Task directions>
Provide only the number of lines below that contain the word "clock".

Stored data>
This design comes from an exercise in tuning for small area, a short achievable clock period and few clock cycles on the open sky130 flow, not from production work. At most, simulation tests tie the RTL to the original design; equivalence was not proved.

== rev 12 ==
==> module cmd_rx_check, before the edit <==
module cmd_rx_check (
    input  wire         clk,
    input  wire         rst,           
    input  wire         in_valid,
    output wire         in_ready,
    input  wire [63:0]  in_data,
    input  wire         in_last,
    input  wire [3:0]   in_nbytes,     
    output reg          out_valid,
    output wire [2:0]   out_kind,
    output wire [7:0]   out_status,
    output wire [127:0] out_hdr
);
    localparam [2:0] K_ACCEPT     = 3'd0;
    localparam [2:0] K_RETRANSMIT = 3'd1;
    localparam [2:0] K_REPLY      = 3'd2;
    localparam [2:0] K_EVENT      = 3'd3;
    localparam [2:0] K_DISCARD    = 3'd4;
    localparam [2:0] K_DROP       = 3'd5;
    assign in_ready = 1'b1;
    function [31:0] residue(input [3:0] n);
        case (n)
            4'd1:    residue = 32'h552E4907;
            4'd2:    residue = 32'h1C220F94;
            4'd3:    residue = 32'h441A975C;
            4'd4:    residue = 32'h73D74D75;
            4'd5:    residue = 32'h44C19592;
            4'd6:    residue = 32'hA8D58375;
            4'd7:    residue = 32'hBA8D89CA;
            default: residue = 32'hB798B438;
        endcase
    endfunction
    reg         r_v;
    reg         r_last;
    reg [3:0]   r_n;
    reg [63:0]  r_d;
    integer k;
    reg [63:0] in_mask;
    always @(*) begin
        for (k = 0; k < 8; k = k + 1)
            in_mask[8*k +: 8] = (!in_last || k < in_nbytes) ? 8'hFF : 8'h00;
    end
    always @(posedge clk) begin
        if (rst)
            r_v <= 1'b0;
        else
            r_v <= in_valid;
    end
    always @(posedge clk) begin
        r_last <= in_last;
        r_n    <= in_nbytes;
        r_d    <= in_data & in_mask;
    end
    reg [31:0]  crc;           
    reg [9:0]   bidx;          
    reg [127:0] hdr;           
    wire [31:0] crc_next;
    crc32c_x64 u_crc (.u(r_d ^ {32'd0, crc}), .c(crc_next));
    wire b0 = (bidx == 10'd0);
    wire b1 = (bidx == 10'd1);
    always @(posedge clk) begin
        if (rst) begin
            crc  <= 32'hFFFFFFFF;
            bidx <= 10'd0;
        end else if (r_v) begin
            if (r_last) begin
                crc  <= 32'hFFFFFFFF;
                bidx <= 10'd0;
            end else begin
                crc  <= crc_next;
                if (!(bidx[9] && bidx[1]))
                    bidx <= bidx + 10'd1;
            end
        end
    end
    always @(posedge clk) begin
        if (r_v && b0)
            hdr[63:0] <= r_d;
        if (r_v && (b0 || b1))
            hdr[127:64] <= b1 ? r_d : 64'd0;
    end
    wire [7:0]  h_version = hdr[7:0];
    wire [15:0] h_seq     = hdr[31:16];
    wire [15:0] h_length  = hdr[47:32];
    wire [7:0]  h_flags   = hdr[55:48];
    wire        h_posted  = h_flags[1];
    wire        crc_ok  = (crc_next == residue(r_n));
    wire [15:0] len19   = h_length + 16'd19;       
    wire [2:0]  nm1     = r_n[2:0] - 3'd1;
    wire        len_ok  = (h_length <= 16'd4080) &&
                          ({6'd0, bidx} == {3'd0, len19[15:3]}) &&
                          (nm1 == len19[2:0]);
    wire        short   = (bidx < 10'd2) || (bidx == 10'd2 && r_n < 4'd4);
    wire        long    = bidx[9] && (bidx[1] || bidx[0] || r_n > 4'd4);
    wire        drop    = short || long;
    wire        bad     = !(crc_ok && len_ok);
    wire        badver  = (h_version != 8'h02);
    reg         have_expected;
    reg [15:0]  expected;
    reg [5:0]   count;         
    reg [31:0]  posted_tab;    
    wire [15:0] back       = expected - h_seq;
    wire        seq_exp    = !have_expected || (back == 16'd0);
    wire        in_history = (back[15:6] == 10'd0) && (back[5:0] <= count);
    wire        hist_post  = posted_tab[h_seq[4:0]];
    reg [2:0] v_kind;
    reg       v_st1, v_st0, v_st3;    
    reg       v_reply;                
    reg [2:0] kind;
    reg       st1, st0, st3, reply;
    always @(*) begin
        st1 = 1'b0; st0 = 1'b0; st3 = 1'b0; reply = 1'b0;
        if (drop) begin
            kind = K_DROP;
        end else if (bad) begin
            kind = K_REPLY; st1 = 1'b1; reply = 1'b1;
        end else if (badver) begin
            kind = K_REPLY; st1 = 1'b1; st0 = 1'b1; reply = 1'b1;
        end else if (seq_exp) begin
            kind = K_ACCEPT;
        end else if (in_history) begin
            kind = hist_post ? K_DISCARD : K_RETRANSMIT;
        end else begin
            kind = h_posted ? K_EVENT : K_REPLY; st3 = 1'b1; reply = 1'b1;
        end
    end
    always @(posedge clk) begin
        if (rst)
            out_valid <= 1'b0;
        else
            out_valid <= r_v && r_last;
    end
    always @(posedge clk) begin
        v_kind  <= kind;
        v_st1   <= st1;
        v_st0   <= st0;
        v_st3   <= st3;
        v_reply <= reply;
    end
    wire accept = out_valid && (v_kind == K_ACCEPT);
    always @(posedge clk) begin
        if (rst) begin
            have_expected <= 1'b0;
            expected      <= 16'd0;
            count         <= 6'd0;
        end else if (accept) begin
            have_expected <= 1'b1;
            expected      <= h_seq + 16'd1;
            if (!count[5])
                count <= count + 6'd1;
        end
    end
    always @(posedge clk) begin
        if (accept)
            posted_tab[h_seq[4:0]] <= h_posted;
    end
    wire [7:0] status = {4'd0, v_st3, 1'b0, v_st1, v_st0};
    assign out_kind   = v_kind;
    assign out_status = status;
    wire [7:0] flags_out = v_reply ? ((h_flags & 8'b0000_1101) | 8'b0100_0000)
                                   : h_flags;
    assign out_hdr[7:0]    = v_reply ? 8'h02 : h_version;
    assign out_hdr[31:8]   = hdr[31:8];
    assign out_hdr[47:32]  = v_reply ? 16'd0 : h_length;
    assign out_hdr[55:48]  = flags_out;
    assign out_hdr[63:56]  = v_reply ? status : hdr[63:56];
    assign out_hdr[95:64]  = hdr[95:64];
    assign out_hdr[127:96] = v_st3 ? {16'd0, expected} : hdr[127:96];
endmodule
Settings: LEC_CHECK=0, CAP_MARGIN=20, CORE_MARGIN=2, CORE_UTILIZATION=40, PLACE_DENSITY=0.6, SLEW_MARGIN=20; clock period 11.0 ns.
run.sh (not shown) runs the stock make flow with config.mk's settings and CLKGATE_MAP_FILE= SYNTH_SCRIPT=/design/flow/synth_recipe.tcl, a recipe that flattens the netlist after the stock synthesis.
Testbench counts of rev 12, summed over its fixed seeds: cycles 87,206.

Your solution>
2